Biases in Electronic Health Records Data for Generating Real-World Evidence: An Overview

J Healthc Inform Res. 2023 Nov 14;8(1):121-139. doi: 10.1007/s41666-023-00153-2. eCollection 2024 Mar.

Abstract

Electronic Health Records (EHR) are increasingly being perceived as a unique source of data for clinical research as they provide unprecedentedly large volumes of real-time data from real-world settings. In this review of the secondary uses of EHR, we identify the anticipated breadth of opportunities, pointing out the data deficiencies and potential biases that are likely to limit the search for true causal relationships. This paper provides a comprehensive overview of the types of biases that arise along the pathways that generate real-world evidence and the sources of these biases.
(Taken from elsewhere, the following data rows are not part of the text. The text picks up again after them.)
**src/hw/rtl/pfbtw_pkg.sv**
```systemverilog
// shared types, constants and font table for the paged frame buffer text writer
package pfbtw_pkg;

  localparam int unsigned PAGES_DEF   = 8;
  localparam int unsigned COLUMNS_DEF = 128;
  localparam int unsigned GLYPH_W     = 5;
  localparam int unsigned FIRST_CHAR  = 32;
  localparam int unsigned LAST_CHAR   = 126;

  typedef enum logic [3:0] {
    OP_WRITE   = 4'd0,
    OP_APPEND  = 4'd1,
    OP_PIXEL   = 4'd2,
    OP_CHAR    = 4'd3,
    OP_GOTO    = 4'd4,
    OP_CLR_PG  = 4'd5,
    OP_INV_PG  = 4'd6,
    OP_READ    = 4'd7,
    OP_CLR_ALL = 4'd8
  } opcode_t;

  typedef struct packed {
    logic [3:0] opcode;
    logic [7:0] data_byte;
    logic       invert_flag;
    logic [6:0] column;
    logic [5:0] pixel_row;
    logic [6:0] char_code;
    logic [2:0] page;
  } in_item_t;

  typedef struct packed {
    logic [7:0] read_data;
    logic [2:0] cursor_page;
    logic [6:0] cursor_column;
    logic       bad_char;
  } out_item_t;

  // datapath step selected by the controller
  typedef enum logic [2:0] {
    DP_NONE  = 3'd0,
    DP_LOAD  = 3'd1,  // latch item, set cursor per opcode
    DP_RDREQ = 3'd2,  // issue memory read at cursor or read address
    DP_WRITE = 3'd3,  // write computed byte at cursor, advance
    DP_CLEAR = 3'd4,  // clearing sweep step
    DP_DONE  = 3'd5   // build result
  } dp_op_t;

  typedef struct packed {
    dp_op_t op;
  } dp_cmd_t;

  typedef struct packed {
    logic [3:0] opcode;
    logic       last_byte;   // glyph or page walk at its final byte; always set for other opcodes
    logic       sweep_last;  // clearing sweep at final entry
  } dp_stat_t;

  function automatic logic [7:0] glyph_col(input logic [6:0] idx, input logic [2:0] c);
    logic [39:0] g;
    unique case (idx)
      7'd0: g = 40'h0000000000; 7'd1: g = 40'h00005F0000; 7'd2: g = 40'h0007000700;
      7'd3: g = 40'h147F147F14; 7'd4: g = 40'h242A7F2A12; 7'd5: g = 40'h2313086462;
      7'd6: g = 40'h3649552250; 7'd7: g = 40'h0005030000; 7'd8: g = 40'h001C224100;
      7'd9: g = 40'h0041221C00; 7'd10: g = 40'h082A1C2A08; 7'd11: g = 40'h08083E0808;
      7'd12: g = 40'h0050300000; 7'd13: g = 40'h0808080808; 7'd14: g = 40'h0060600000;
      7'd15: g = 40'h2010080402; 7'd16: g = 40'h3E5149453E; 7'd17: g = 40'h00427F4000;
      7'd18: g = 40'h4261514946; 7'd19: g = 40'h2141454B31; 7'd20: g = 40'h1814127F10;
      7'd21: g = 40'h2745454539; 7'd22: g = 40'h3C4A494930; 7'd23: g = 40'h0171090503;
      7'd24: g = 40'h3649494936; 7'd25: g = 40'h064949291E; 7'd26: g = 40'h0036360000;
      7'd27: g = 40'h0056360000; 7'd28: g = 40'h0008142241; 7'd29: g = 40'h1414141414;
      7'd30: g = 40'h4122140800; 7'd31: g = 40'h0201510906; 7'd32: g = 40'h324979413E;
      7'd33: g = 40'h7E1111117E; 7'd34: g = 40'h7F49494936; 7'd35: g = 40'h3E41414122;
      7'd36: g = 40'h7F4141221C; 7'd37: g = 40'h7F49494941; 7'd38: g = 40'h7F09090101;
      7'd39: g = 40'h3E41415132; 7'd40: g = 40'h7F0808087F; 7'd41: g = 40'h00417F4100;
      7'd42: g = 40'h2040413F01; 7'd43: g = 40'h7F08142241; 7'd44: g = 40'h7F40404040;
      7'd45: g = 40'h7F0204027F; 7'd46: g = 40'h7F0408107F; 7'd47: g = 40'h3E4141413E;
      7'd48: g = 40'h7F09090906; 7'd49: g = 40'h3E4151215E; 7'd50: g = 40'h7F09192946;
      7'd51: g = 40'h4649494931; 7'd52: g = 40'h01017F0101; 7'd53: g = 40'h3F4040403F;
      7'd54: g = 40'h1F2040201F; 7'd55: g = 40'h7F2018207F; 7'd56: g = 40'h6314081463;
      7'd57: g = 40'h0304780403; 7'd58: g = 40'h6151494543; 7'd59: g = 40'h00007F4141;
      7'd60: g = 40'h0204081020; 7'd61: g = 40'h41417F0000; 7'd62: g = 40'h0402010204;
      7'd63: g = 40'h4040404040; 7'd64: g = 40'h0001020400; 7'd65: g = 40'h2054545478;
      7'd66: g = 40'h7F48444438; 7'd67: g = 40'h3844444420; 7'd68: g = 40'h384444487F;
      7'd69: g = 40'h3854545418; 7'd70: g = 40'h087E090102; 7'd71: g = 40'h081454543C;
      7'd72: g = 40'h7F08040478; 7'd73: g = 40'h00447D4000; 7'd74: g = 40'h2040443D00;
      7'd75: g = 40'h007F102844; 7'd76: g = 40'h00417F4000; 7'd77: g = 40'h7C04180478;
      7'd78: g = 40'h7C08040478; 7'd79: g = 40'h3844444438; 7'd80: g = 40'h7C14141408;
      7'd81: g = 40'h081414187C; 7'd82: g = 40'h7C08040408; 7'd83: g = 40'h4854545420;
      7'd84: g = 40'h043F444020; 7'd85: g = 40'h3C4040207C; 7'd86: g = 40'h1C2040201C;
      7'd87: g = 40'h3C4030403C; 7'd88: g = 40'h4428102844; 7'd89: g = 40'h0C5050503C;
      7'd90: g = 40'h4464544C44; 7'd91: g = 40'h0008364100; 7'd92: g = 40'h00007F0000;
      7'd93: g = 40'h0041360800; 7'd94: g = 40'h0201030201;
      default: g = 40'h0000000000;
    endcase
    unique case (c)
      3'd0: glyph_col = g[39:32];
      3'd1: glyph_col = g[31:24];
      3'd2: glyph_col = g[23:16];
      3'd3: glyph_col = g[15:8];
      3'd4: glyph_col = g[7:0];
      default: glyph_col = 8'h00;
    endcase
  endfunction

endpackage

```
**src/hw/rtl/pfbtw_ctrl.sv**
```systemverilog
// controller state machine sequencing the frame buffer datapath
module pfbtw_ctrl (
  input  logic               clk,
  input  logic               rst_n,
  input  logic               in_valid,
  output logic               in_stall,
  output logic               out_valid,
  input  logic               out_stall,
  input  pfbtw_pkg::dp_stat_t stat,
  output pfbtw_pkg::dp_cmd_t  cmd
);
  import pfbtw_pkg::*;

  typedef enum logic [6:0] {
    S_SWEEP = 7'b0000001,
    S_IDLE  = 7'b0000010,
    S_DISP  = 7'b0000100,
    S_RD    = 7'b0001000,
    S_WR    = 7'b0010000,
    S_FIN   = 7'b0100000,
    S_OUT   = 7'b1000000
  } state_t;

  state_t state_r, state_nxt;

  assign in_stall  = (state_r != S_IDLE);
  assign out_valid = (state_r == S_OUT);

  always_comb begin
    state_nxt = state_r;
    cmd.op    = DP_NONE;
    unique case (state_r)
      S_SWEEP: begin
        cmd.op = DP_CLEAR;
        if (stat.sweep_last) state_nxt = S_FIN;
      end
      S_IDLE: begin
        if (in_valid) begin
          cmd.op    = DP_LOAD;
          state_nxt = S_DISP;
        end
      end
      S_DISP: begin
        priority case (stat.opcode)
          OP_WRITE, OP_CHAR, OP_CLR_PG: state_nxt = S_WR;
          OP_APPEND, OP_PIXEL, OP_INV_PG, OP_READ: begin
            cmd.op    = DP_RDREQ;
            state_nxt = S_RD;
          end
          OP_CLR_ALL: state_nxt = S_SWEEP;
          default: state_nxt = S_FIN;
        endcase
      end
      S_RD: begin
        state_nxt = (stat.opcode == OP_READ) ? S_FIN : S_WR;
      end
      S_WR: begin
        cmd.op = DP_WRITE;
        if (stat.last_byte) state_nxt = S_FIN;
        else if (stat.opcode == OP_CHAR || stat.opcode == OP_CLR_PG) state_nxt = S_WR;
        else state_nxt = S_DISP;
      end
      S_FIN: begin
        cmd.op    = DP_DONE;
        state_nxt = S_OUT;
      end
      S_OUT: begin
        if (!out_stall) state_nxt = S_IDLE;
      end
      default: state_nxt = S_IDLE;
    endcase
  end

  always_ff @(posedge clk) begin
    if (!rst_n) state_r <= S_SWEEP;
    else        state_r <= state_nxt;
  end
endmodule

```
**config.mk**
```make
export PLATFORM = sky130hd
export DESIGN_NAME = pfbtw_ctrl
export DESIGN_NICKNAME = d
export VERILOG_FILES = /design/src/hw/rtl/pfbtw_pkg.sv /design/src/hw/rtl/pfbtw_ctrl.sv
export SDC_FILE = /design/constraint.sdc
export NUM_CORES = 1
export LEC_CHECK = 0
export ABC_AREA = 1
export BUFFER_PORTS_ARGS = -buffer_cell sky130_fd_sc_hd__buf_4
export CAP_MARGIN = 15
export CORE_AREA = 8 8 45 47
export CTS_CLUSTER_DIAMETER = 60
export DETAILED_ROUTE_END_ITERATION = 8
export DIE_AREA = 0 0 53 55
export PLACE_DENSITY_LB_ADDON = 0.1
export SYNTH_ARGS = -nofsm -noshare
export SYNTH_HDL_FRONTEND = slang
export SYNTH_SLANG_ARGS = --single-unit
```
**constraint.sdc**
```tcl
create_clock -name clk -period 1.6 [get_ports clk]
set_input_delay 0.24 -clock clk [delete_from_list [all_inputs] [get_ports clk]]
set_output_delay 0.24 -clock clk [all_outputs]
set_load 0.02 [all_outputs]
```
==> results by stage, run 1 <==
STA:
- The final count of pins violating max slew is 0.
- The final-report hold violation count came to 0.
- The portion of the clock cycle consumed by the worst path in the final layout is a little over nine tenths.
- The setup-violating endpoint count in the final report is 0.
- For the pin with the worst max-slew slack, the measured transition is around 220 ps.
- Between clock sinks in the finished design, the worst skew comes to 2.89 ps.
- Static timing analysis puts the maximum clock frequency at ~0.66 GHz.
- Setup repair after global routing could not meet its margin everywhere.
- Setup total negative slack on the finished layout was measured at 0 ps.
- The smallest clock period supported by the final layout is computed as ~1500 ps.
- Measured against its own limit, the worst slew margin works out to between 80% and 90%.

Die:
- The initial utilization of the core area, before any placement, comes to approximately 45%.
- The floorplan has 14 rows.
- The placeable core region is around 0.0014 mm2.
- The height of the die is about 55 um.
- The die covers 0.00292 mm2.
- The die outline width is around 53 um.
- The number of top-level pins is 15.

Critical path:
- The worst setup path is captured at an output pin.
- The slack of the worst reg-to-reg path is roughly 400 ps.
- The kind of cell with the highest combined delay along the critical path is simple AND/OR/NAND/NOR gates.
- Along the worst path, the maximum fanout reaches 4.
- The cell with the largest stage delay on the worst path is dfxtp_1.
- The startpoint type of the worst setup path is a flop.
- The critical path class is flop to output pin.
- The largest stage delay on the critical path is approximately 370 ps.
- The required time at the worst-slack endpoint is between 1000 and 1500 ps.
- Traced cell by cell, the critical path runs through nor2_4 -> nand2_2 -> nor2_4 -> nand2_1 -> nand2_1 -> buf_4.
- The number of buffers and inverters on the critical path is 1.
- The critical path data arrival time is between 1000 and 1500 ps.

Placed design:
- The detailed-placement wirelength estimate is around 1300 um.
- The congestion estimate from routability-driven global placement came to a little under 0.9.
- The count of input and output buffers is 14.
- The number of cells in the design after placement is between 100 and 150.
- After detailed placement, the total cell area comes to ~750 um2.

Synth:
- The synthesized netlist cell count is ~110.
- The number of nets in the synthesized netlist is around 120.
- Synthesis inferred 7 register bits.
- The sequential area share after synthesis is between 20% and 30%.
- The post-synthesis cell type count is 19.
- Summed over all instances, the cell type with the most area after synthesis is dfxtp_1.
- Ranked by total cell area, the synthesized netlist is headed by dfxtp_1 (23%), nand2_1 (20%), nor2_1 (15%).
- The most common cell in the netlist is nand2_1.
- In the synthesized netlist the dominant register cell turns out to be dfxtp_1.
- The total standard cell area after synthesis is between 600 and 700 um2.
- Sorting the synthesized cells by how often they occur yields nand2_1 (33), nor2_1 (24), nand3_1 (11).
- The number of enable-type register cells in the synthesized netlist is 0.
- The Yosys step of the flow raised 0 warnings.
- The share of the synthesized area in the top cell type is 22.6%.
- Counting flops with an async set or reset pin after synthesis yields a share of 0%.
- The average size of a mapped cell is 5.59 um2.

Routing:
- Once detail routing completed, the nets flagged for antenna violations numbered 0.
- The initial detailed-routing violation count is 11.
- The detail-routed net length per standard cell is 10.4 um.
- The number of optimization iterations in the first detailed-route pass is 4.
- The DRC violation count after routing is 0.
- In the routed layout, each cell is associated on average with a via count of 4.98.
- The wire length after detailed routing is around 1500 um.
- For this block, the via count after detailed routing is between 700 and 800.

Power and ir drop:
- The total power density per cell area is slightly above 800 mW/mm2.
- Sequential cells account for 32.2% of the total power.
- In this run the static leakage power is 0.412 nW.
- The total power consumption of the routed design is around 0.67 mW.
- Of the total power, the share spent switching nets is 39.9%.
- The clock share of power is approximately a quarter.
- The maximum resistive drop on vdd is 0.000466 V.
- For this design the total switching power over the nets is 0.266 mW.
- The proportion of power drawn by combinational gates is roughly 44%.
- Internal power comes to around 0.4 mW.

Final layout:
- The final layout contains 140 nets.
- The count of fill cells added during filler insertion is roughly 150.
- The register containing the most flip-flops in the final layout is state_r.
- The core occupancy in the finished layout is around three fifths.
- The antenna cell count is 0.
- The synthesis-to-layout area growth is 29.8%.
- The largest registers in the layout are state_r (7).
- The post-route netlist has 35.7% of its cells at a drive strength greater than 1.
- Once layout is complete, the cells apart from fillers number between 100 and 150.
- Once layout is done, the placed cells without fillers occupy ~810 um2.
- The flip-flop count of the largest register after layout is 7.

Clocking:
- Counting every sink on the clock net gives 7.
- The TritonCTS clock tree is done.
- The cell sitting at the root of the clock tree is a clkbuf_4.
- The post-CTS setup buffer count is 0.
- The count of hold-fix buffers inserted at cts is 0.
- In this run the number of H-tree levels came out at 1.
- The register clock-pin slew on the reported worst setup and hold paths is roughly 50 ps.
- For the worst-skew pair, the clock arrives at the later sink with an insertion delay of between 200 and 300 ps.
- The number of buffers on the longest clock path is 2.
- Counting the buffers created by CTS gives 3.

Run status:
- The run finished with clean final reports.

GRT:
- The number of antenna violations at the first check in global routing is 0.
- Across every metal layer, demand over resource in global routing totals between 10 and 15%.
- Global routing finished with a remaining overflow of 0.
- The first-pass GRT wire length is between 2000 and 3000 um.
- The maximum number of pins on one net before global-route repair is 7.
- The number of global-route vias before repair is between 600 and 700.

Hold path:
- The tightest min-delay check is of the input pin to flop type.

Job:
- The count of maximum capacitance violations is 0.
## what timing repair did
item,in CTS,in global routing
gates resized for setup,1,10
pin swaps,0,2
setup endpoints to repair,1,3
## path summary, 6_finish.rpt
check,from,end,depth (start not counted)
max,state_r[6],cmd[1],6
min,rst_n,state_r[0],2
max reg2reg,state_r[3],state_r[3],7
min reg2reg,state_r[5],state_r[6],4
## cell type report
type / count / area, um2 / share of cell area (%)
tap: 16 / 20.0 / 2.48
sequential: 7 / 141 / 17.5
clock buffer: 4 / 26.3 / 3.26
inverter: 15 / 56.3 / 6.99
timing repair buffer: 14 / 105 / 13.0
multi-input combinational: 89 / 457 / 56.7
## metrics by stage
stage	setup WS [ps]	hold WS, ps
5_1_grt	-7.61	205
3_5_place_dp	272	468
4_1_cts	22.1	208
3_3_place_gp	271	467
6_report	75.7	210
2_1_floorplan	329	325
## power groups by stage
stage | clock network (mW) | registers (mW) | logic (mW)
floorplan | 0 | 0.211 | 0.197
global placement | 0 | 0.214 | 0.276
detailed placement | 0 | 0.214 | 0.277
CTS | 0.163 | 0.210 | 0.281
global route | 0.171 | 0.217 | 0.330
finish | 0.158 | 0.214 | 0.294
## logic make-up after synthesis
group | after synthesis | share of synthesized area [%]
buffers and inverters | 15 | 9.07
flip-flops | 7 | 22.6
AO/OA/AOI/OAI | 4 | 3.22
AND/OR/NAND/NOR | 85 | 65.1
## routing by layer
metal	vias up	wire length (um)	GRT usage (%)
li1	382	-	-
met1	316	692	13.4
met2	19	724	19.5
met3	5	54	1.07
met4	0	41	7.76
met5	-	0	0
## placed cells by master, fill, tap and decap left out, drive strengths merged, types with 2 or more instances in the layout
master	instances
nand3b	2
dfxtp	7
nand2	37
clkbuf	4
nor2	30
inv	15
nand3	13
buf	14
o21ai	2
a21oi	2
## worst register-to-register path, stage by stage, from the launching register on
cell and delay [ps]:
dfxtp_1 410, nor2_1 80, nand2_2 110, inv_2 60
nand3_2 90, nand2_2 60, nor2_2 150, nor3b_2 170
No activity file was read; power rests on OpenSTA's default activity.
==> run 2: changes to the inputs <==
Settings changed: PLACE_DENSITY set to 0.71, PLACE_DENSITY_LB_ADDON 0.1 to not set.
==> run 2 against run 1 <==
  * Clock skew increased by 3.0 ps
  * Die area stayed put
  * Setup slack lost 22 ps
  * Total power increased by 2.5%
  * Largest cell class unchanged
  * Largest power group unchanged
We distinguish between two levels in the production of EHR data where biases are likely to arise: (i) at the healthcare system level, where the principal source of bias resides in access to, and provision of, medical care, and in the acquisition and documentation of medical and administrative data; and (ii) at the research level, where biases arise from the processes of extracting, analyzing, and interpreting these data. Due to the plethora of biases, mainly in the form of selection and information bias, we conclude with advising extreme caution about making causal inferences based on secondary uses of EHRs.

Keywords: Bias; Electronic Health Records; Real World Data; Real World Evidence; Study Validity.